### Aim of the task
Range to reproduce from the entries below: the line with "clock: 1.46 / 1.90 / 3.36 / 1.60", the line with "65200 | 4.40 |", and every line in between. Give them exactly and give nothing else.

### Material to process
<<<<
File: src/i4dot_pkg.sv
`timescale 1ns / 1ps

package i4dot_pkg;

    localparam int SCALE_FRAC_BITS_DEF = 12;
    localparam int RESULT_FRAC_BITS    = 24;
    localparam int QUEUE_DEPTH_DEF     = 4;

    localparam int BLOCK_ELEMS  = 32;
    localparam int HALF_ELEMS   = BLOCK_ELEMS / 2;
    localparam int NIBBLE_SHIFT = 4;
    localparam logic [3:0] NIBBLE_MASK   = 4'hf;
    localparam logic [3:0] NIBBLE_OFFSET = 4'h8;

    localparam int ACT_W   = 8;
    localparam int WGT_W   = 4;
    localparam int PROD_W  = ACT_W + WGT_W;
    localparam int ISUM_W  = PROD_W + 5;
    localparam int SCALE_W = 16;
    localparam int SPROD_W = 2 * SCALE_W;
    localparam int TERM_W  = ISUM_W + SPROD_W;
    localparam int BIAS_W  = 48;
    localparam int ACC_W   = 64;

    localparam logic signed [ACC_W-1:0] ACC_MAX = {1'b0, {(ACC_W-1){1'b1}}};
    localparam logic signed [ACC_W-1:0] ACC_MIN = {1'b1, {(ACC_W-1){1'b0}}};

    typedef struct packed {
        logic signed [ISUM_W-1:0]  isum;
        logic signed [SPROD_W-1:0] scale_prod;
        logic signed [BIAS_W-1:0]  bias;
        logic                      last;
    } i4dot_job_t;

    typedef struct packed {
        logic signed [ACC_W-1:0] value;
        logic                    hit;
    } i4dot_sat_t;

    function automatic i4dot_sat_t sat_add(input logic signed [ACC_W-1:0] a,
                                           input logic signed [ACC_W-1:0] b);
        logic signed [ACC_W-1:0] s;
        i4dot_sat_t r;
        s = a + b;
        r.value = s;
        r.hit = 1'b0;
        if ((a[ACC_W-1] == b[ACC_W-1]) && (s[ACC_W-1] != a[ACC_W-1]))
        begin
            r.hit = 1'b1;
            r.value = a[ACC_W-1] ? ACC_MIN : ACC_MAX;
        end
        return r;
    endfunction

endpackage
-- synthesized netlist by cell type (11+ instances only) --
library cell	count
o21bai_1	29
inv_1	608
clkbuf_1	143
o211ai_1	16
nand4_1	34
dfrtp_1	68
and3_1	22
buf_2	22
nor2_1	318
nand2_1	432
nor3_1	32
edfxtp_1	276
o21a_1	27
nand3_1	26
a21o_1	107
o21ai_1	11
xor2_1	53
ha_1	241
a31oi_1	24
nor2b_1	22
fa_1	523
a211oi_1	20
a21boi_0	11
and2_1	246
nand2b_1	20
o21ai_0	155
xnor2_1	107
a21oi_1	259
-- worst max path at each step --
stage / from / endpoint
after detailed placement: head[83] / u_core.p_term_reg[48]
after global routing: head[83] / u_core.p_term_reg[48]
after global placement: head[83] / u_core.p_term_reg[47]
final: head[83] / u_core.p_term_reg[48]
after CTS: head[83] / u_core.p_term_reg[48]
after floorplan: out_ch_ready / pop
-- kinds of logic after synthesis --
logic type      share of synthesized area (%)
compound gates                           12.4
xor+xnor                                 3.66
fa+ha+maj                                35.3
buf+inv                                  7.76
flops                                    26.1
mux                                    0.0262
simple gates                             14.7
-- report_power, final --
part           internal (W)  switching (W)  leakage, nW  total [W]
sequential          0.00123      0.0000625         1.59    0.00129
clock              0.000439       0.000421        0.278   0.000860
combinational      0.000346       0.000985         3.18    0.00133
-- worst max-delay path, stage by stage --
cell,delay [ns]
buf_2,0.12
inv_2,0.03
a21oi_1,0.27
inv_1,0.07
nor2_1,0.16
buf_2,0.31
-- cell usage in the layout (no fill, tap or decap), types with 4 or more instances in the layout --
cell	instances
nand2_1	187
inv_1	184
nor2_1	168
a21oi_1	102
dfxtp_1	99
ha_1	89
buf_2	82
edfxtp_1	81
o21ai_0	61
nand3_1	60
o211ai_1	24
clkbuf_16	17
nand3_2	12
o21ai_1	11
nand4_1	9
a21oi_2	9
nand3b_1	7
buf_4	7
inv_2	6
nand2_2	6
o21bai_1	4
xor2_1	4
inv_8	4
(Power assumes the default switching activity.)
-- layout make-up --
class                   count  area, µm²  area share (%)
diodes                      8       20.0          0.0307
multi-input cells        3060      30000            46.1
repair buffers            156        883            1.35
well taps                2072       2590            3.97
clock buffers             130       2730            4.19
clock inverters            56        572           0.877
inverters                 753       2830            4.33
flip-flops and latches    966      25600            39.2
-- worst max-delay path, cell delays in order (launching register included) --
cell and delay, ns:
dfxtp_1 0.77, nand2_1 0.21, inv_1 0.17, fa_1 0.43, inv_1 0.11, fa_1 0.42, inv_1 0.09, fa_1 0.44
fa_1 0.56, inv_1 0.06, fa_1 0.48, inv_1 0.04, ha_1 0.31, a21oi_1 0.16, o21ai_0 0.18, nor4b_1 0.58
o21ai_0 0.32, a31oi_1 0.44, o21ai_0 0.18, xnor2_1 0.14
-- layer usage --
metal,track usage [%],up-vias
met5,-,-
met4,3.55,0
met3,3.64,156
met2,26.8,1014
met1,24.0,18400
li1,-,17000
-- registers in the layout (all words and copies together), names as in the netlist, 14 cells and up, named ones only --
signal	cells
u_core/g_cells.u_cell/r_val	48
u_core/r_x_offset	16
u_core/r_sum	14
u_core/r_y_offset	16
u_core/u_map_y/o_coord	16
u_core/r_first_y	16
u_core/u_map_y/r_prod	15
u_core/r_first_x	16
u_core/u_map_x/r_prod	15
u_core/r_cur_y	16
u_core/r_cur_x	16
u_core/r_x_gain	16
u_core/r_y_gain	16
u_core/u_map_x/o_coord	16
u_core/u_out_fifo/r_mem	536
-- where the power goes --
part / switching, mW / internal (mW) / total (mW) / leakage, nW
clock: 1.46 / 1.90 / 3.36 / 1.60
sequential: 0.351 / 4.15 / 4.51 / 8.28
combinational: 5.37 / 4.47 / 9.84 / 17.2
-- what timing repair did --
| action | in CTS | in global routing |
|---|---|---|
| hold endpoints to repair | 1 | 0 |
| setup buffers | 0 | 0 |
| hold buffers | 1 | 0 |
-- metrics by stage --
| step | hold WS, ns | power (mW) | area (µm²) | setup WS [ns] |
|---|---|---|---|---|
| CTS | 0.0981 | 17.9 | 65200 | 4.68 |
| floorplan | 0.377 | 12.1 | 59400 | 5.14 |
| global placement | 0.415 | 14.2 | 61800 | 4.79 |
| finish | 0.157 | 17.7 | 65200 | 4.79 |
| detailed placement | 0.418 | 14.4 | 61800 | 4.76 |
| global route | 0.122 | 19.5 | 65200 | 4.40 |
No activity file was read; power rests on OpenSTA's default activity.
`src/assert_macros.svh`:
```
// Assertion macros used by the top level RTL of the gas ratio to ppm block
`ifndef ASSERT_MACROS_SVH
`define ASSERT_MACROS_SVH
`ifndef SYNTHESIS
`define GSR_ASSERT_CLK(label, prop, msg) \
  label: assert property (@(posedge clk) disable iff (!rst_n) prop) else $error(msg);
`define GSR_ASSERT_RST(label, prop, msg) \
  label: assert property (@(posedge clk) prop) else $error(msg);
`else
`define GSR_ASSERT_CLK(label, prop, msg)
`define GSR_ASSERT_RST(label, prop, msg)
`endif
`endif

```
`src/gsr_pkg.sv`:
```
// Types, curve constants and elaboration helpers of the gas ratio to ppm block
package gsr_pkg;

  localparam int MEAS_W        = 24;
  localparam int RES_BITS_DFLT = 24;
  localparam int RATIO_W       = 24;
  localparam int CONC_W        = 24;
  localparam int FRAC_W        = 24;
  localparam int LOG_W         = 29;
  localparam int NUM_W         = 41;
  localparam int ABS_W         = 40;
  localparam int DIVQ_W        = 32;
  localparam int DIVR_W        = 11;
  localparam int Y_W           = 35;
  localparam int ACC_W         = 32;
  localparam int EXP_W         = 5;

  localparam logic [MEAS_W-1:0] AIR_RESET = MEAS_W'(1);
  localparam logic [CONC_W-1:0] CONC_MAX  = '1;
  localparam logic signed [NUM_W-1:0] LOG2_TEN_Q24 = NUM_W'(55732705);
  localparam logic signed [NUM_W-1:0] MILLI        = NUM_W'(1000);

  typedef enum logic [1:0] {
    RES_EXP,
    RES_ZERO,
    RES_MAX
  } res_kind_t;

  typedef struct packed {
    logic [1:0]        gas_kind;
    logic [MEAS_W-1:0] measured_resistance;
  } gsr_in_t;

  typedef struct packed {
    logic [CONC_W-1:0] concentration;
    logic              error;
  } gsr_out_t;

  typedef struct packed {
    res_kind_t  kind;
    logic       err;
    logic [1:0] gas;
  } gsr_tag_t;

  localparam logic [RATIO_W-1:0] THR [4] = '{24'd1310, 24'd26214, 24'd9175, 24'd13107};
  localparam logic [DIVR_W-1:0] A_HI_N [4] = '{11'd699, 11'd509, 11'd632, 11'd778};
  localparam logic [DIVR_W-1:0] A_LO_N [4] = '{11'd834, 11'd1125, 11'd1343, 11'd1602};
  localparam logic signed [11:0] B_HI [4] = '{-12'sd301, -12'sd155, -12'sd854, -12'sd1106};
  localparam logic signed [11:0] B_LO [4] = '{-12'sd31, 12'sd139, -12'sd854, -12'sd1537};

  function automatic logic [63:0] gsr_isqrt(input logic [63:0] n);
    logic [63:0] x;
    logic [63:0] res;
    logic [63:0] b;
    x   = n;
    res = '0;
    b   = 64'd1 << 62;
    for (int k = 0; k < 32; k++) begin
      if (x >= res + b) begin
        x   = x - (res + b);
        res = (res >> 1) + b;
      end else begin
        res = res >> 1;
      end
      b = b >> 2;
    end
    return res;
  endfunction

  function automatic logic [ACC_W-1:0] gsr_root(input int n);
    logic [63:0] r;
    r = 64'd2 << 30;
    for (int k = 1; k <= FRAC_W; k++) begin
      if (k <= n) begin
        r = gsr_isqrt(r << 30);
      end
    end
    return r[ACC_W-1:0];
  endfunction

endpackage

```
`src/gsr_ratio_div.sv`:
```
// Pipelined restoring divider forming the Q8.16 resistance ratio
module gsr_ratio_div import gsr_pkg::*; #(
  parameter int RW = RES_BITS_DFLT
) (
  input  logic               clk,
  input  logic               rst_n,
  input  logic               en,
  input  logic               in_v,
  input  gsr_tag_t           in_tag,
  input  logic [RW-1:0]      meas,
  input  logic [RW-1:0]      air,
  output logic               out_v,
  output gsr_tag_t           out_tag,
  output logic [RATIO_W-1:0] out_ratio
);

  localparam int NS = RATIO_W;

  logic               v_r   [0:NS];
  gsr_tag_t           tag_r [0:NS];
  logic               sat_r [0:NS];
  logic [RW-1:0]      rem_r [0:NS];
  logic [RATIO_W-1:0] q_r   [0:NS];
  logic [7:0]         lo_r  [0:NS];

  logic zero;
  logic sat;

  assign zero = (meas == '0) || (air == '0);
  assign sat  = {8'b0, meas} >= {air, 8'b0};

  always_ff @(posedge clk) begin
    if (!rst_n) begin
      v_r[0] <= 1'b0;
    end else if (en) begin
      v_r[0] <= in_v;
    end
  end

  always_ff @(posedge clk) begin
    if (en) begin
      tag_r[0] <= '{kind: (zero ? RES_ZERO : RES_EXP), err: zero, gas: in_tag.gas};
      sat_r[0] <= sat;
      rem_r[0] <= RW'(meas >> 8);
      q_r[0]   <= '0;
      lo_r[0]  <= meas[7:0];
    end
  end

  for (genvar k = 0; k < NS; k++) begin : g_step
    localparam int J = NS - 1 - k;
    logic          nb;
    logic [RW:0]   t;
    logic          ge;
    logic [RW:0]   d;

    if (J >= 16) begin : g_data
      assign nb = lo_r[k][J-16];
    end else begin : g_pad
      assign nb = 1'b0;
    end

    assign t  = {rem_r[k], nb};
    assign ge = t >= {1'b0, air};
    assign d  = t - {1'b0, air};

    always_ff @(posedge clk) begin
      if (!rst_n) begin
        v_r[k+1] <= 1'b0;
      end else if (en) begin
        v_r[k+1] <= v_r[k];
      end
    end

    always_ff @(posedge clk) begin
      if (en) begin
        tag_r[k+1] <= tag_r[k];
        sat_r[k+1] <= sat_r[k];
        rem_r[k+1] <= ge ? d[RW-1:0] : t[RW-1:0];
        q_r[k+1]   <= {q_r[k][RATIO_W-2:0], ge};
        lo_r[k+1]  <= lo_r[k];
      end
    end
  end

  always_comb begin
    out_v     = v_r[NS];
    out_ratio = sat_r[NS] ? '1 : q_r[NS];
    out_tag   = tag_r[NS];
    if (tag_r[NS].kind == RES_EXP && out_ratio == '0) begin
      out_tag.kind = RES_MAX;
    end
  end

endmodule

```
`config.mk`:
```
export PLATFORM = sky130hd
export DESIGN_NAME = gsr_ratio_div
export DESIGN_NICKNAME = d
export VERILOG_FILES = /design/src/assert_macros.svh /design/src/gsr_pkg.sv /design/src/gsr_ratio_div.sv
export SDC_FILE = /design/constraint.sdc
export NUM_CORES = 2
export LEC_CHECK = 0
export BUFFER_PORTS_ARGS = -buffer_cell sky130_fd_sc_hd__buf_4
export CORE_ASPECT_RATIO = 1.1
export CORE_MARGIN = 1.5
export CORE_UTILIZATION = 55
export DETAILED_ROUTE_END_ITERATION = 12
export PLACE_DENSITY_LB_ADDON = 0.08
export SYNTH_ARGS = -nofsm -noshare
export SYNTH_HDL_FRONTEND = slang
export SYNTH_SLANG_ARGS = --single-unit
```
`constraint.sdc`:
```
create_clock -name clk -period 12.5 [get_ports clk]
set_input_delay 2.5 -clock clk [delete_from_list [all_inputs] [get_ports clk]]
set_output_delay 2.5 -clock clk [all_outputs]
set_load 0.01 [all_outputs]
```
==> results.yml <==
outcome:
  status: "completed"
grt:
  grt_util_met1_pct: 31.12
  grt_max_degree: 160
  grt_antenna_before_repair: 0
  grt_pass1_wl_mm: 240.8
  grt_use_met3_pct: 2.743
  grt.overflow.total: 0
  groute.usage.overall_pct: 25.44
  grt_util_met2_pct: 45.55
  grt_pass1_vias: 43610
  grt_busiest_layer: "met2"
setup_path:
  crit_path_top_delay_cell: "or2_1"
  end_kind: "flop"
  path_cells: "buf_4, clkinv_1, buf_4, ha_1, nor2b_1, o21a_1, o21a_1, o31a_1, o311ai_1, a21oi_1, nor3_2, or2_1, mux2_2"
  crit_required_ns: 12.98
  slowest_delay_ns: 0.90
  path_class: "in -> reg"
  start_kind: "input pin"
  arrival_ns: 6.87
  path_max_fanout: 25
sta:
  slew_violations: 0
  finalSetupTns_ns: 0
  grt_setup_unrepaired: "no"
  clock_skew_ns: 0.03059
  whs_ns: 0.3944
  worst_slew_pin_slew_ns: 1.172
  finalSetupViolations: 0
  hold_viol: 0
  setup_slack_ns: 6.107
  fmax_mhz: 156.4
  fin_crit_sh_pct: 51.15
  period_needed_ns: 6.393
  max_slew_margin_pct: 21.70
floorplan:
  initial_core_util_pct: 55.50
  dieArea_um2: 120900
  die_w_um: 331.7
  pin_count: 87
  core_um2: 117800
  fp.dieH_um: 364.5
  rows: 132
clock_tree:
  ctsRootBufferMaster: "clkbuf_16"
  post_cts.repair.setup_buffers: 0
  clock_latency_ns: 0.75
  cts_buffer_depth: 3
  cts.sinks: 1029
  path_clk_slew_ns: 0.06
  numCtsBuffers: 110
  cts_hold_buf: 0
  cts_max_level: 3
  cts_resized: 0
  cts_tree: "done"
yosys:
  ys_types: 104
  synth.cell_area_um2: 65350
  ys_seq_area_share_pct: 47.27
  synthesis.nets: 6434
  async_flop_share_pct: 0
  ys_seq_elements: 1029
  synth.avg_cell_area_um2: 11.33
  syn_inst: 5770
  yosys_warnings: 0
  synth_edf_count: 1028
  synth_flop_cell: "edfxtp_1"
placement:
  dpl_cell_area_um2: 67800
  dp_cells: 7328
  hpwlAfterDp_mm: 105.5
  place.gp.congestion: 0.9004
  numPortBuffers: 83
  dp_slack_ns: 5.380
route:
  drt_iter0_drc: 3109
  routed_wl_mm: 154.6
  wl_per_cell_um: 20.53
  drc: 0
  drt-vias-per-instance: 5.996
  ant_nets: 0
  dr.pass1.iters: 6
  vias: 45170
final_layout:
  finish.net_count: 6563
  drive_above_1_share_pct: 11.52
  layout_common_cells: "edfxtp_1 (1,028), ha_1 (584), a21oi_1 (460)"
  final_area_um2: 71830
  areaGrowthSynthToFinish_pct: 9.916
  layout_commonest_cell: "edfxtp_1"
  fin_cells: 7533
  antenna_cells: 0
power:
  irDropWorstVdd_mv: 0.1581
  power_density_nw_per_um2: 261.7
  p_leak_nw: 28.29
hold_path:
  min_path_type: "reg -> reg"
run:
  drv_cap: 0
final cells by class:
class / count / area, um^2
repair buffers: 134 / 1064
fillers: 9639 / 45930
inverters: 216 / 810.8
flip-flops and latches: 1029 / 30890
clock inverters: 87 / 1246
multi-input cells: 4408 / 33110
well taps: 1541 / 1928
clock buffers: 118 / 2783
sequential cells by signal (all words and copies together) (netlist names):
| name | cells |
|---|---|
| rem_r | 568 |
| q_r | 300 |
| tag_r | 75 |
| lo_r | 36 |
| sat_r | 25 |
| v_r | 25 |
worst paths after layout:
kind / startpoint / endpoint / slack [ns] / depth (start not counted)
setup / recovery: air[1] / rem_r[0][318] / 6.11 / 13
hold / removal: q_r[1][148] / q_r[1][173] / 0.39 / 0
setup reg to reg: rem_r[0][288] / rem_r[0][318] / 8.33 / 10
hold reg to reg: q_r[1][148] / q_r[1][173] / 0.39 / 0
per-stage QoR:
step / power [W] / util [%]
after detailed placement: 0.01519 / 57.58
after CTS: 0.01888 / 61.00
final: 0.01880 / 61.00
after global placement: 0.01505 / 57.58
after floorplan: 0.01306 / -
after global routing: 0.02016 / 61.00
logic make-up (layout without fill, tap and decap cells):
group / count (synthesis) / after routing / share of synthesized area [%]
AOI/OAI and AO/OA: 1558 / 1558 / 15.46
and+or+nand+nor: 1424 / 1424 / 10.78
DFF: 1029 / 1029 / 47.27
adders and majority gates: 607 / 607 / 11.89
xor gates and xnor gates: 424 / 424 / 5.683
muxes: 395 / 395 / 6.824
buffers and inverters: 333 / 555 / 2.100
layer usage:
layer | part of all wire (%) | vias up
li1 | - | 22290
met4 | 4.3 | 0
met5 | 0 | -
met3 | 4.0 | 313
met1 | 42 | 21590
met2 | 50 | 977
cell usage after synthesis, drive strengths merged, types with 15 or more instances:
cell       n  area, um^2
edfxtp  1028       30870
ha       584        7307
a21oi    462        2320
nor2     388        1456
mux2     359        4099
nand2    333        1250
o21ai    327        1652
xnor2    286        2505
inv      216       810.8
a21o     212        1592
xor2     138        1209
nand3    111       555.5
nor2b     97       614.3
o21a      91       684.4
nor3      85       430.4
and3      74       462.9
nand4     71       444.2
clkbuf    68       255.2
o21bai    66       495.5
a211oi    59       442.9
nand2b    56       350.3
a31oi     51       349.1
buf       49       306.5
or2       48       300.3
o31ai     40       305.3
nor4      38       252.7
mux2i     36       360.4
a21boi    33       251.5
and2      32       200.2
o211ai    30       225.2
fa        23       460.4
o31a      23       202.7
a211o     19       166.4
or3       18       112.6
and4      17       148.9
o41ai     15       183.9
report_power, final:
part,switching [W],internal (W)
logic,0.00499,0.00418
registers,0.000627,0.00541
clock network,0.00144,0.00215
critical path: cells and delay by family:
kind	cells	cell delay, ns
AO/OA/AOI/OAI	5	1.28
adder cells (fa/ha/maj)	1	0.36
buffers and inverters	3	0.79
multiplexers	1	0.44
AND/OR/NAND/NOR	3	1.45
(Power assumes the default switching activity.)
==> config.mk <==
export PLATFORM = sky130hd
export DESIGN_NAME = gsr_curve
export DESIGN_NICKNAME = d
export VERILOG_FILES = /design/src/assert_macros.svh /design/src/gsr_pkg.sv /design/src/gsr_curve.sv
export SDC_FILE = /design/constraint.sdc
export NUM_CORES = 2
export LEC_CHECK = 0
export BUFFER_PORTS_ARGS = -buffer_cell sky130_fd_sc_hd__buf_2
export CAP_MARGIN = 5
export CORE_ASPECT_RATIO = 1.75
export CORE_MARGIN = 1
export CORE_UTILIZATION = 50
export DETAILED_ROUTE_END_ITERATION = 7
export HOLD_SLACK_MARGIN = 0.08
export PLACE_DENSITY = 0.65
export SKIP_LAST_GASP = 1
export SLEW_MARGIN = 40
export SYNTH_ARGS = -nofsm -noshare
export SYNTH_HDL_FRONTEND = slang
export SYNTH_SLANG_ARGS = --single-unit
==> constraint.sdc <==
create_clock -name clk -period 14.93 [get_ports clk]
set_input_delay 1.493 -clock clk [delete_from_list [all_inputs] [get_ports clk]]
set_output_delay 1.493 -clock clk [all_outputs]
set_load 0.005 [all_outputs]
>>>>
### Exercise output
clock: 1.46 / 1.90 / 3.36 / 1.60
sequential: 0.351 / 4.15 / 4.51 / 8.28
combinational: 5.37 / 4.47 / 9.84 / 17.2
-- what timing repair did --
| action | in CTS | in global routing |
|---|---|---|
| hold endpoints to repair | 1 | 0 |
| setup buffers | 0 | 0 |
| hold buffers | 1 | 0 |
-- metrics by stage --
| step | hold WS, ns | power (mW) | area (µm²) | setup WS [ns] |
|---|---|---|---|---|
| CTS | 0.0981 | 17.9 | 65200 | 4.68 |
| floorplan | 0.377 | 12.1 | 59400 | 5.14 |
| global placement | 0.415 | 14.2 | 61800 | 4.79 |
| finish | 0.157 | 17.7 | 65200 | 4.79 |
| detailed placement | 0.418 | 14.4 | 61800 | 4.76 |
| global route | 0.122 | 19.5 | 65200 | 4.40 |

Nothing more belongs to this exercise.